The stint has caused me so much discomfort for nearly 2 weeks.  There are times I wanted to rip someones head off.  Thankfully I've figured out to take bladder spasm meds every 6 hours which gives me some relief.  I really thought that they were going to have to remove this and put it into my back, but the last few days have showed me that I can handle it.  I'm praying specifically that this tumor will resolve quickly.  They will have to replace this every 3 months until it does, which means a minor surgery.

The only good thing from the stint is that the fluid I was retaining in my legs has resolved, so much so that I've lost 7 pounds. Dr. Dan did some research and said that there are some cases that severe hydronephrosis can cause anemia.  I'm staying on this antiestrogen pill for 2 more months and will have a repeat scan around Christmas.  If tumors are still growing, we will try a chemo pill.  I'm trying to keep my head up, but I admit, there have been some days the past 2 weeks that I've been quite emotional and had some fear.  But I've cried those tears and am feeling much better.
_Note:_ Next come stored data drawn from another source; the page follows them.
## config.mk

```make
export PLATFORM = sky130hd
export DESIGN_NAME = i2c_xfer_ctrl
export DESIGN_NICKNAME = d
export VERILOG_FILES = /design/src/rtl/i2c_xfer_pkg.sv /design/src/rtl/i2c_ctl_reg.sv /design/src/rtl/i2c_byte_seq.sv /design/src/rtl/i2c_ack_sel.sv /design/src/rtl/i2c_xfer_ctrl.sv
export SDC_FILE = /design/constraint.sdc
export NUM_CORES = 1
export LEC_CHECK = 0
export BUFFER_PORTS_ARGS = -buffer_cell sky130_fd_sc_hd__buf_2
export CAP_MARGIN = 20
export CORE_UTILIZATION = 37
export DETAILED_ROUTE_END_ITERATION = 8
export PLACE_DENSITY_LB_ADDON = 0.3
export RECOVER_POWER = 25
export SLEW_MARGIN = 20
export SYNTH_ARGS = -nofsm -noshare
export SYNTH_HDL_FRONTEND = slang
export SYNTH_HIERARCHICAL = 1
export SYNTH_SLANG_ARGS = --single-unit
```

## constraint.sdc

```tcl
create_clock -name clk -period 1.95 [get_ports clk]
set_clock_uncertainty 0.05 [all_clocks]
set_input_delay 0.39 -clock clk [delete_from_list [all_inputs] [get_ports clk]]
set_output_delay 0.39 -clock clk [all_outputs]
set_load 0.01 [all_outputs]
```
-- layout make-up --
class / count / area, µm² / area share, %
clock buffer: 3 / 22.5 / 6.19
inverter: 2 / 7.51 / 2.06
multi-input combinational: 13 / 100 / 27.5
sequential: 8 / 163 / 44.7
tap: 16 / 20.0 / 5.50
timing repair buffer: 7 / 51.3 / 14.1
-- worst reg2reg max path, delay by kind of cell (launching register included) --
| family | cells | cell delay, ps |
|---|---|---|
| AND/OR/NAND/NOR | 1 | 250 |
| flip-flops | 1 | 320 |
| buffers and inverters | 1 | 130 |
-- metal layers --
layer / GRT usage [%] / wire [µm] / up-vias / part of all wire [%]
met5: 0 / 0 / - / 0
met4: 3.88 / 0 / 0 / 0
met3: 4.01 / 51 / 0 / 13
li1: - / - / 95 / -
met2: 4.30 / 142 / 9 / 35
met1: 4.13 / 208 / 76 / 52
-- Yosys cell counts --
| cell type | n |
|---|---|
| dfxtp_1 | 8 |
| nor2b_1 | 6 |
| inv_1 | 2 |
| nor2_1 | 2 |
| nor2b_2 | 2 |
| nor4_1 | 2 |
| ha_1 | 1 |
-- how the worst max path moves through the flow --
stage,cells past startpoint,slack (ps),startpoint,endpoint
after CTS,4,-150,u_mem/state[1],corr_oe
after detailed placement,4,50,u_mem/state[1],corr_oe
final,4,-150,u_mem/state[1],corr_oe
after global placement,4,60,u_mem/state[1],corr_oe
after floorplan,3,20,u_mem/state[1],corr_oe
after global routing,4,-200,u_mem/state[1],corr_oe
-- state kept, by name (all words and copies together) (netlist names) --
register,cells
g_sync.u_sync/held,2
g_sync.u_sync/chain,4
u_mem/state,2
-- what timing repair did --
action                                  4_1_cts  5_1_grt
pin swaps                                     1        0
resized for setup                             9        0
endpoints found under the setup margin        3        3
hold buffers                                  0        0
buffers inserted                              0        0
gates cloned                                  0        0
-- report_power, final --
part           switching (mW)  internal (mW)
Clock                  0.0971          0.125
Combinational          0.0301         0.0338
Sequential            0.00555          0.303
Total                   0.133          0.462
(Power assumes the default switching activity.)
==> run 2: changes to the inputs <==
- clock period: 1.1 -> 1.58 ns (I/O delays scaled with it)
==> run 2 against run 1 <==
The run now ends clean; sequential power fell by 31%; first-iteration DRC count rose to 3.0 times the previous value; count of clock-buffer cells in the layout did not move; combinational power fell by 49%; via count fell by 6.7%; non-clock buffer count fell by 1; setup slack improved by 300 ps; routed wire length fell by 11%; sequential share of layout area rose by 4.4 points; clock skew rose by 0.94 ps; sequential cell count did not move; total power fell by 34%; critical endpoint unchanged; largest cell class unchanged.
There is a general conference talk from Oct. 17 that has really hit me to the core.  It's entitled Turn to the Lord.  In it the speaker shares this quote from Elder Oaks which has really helped me this week, "Healing blessings come in many ways, each suited to our individual needs, as known to Him who loves us best.  Sometimes a healing cures our illness or lifts our burden.  But sometimes we are healed by being given strength or understanding or patience to bear the burdens placed upon us." 
 There have been times recently that I've wondered if God is listening to me or cares about what I am hoping and praying for.  I wonder sometimes if He has forgotten me.  And then in my scripture reading I read this and I am assured that yes, He hears me and He hasn't forgotten me.  I'm trying to turn my will to His, but it takes a lot of faith to do this, especially when we don't know His will.
 I went to the temple this week and read the words, In Every Thought, Doubt Not, Fear Not. I also started reading Neil Marriotts book.  I love what she says in the introduction, "How do we make the Lord's ways our ways?  I believe we begin our search by learning of Him; going to scriptural sources, studying with an open heart and mind, and praying for understanding.  As our trust in Him grows, we seek to do His will, and we search for answers that will help us understand His doctrine.  As we learn and act on His doctrine, the grace of God will abide in us...He will be with you in all your circumstances, and especially in your hardest moments, when it is all you can do to endure.  He wants you to live a joyful life, and He makes that possible for all who follow Him with a yielded, obedient heart."  And so it continues. 

I won a contests at work this week.  I never win anything!  We were suppose to share pictures that brought us happiness.  I shared this photo with the caption that said something like, "Happiness was working a few days a month.  It's time that allows me to forget my diagnosis for a short and take care of others."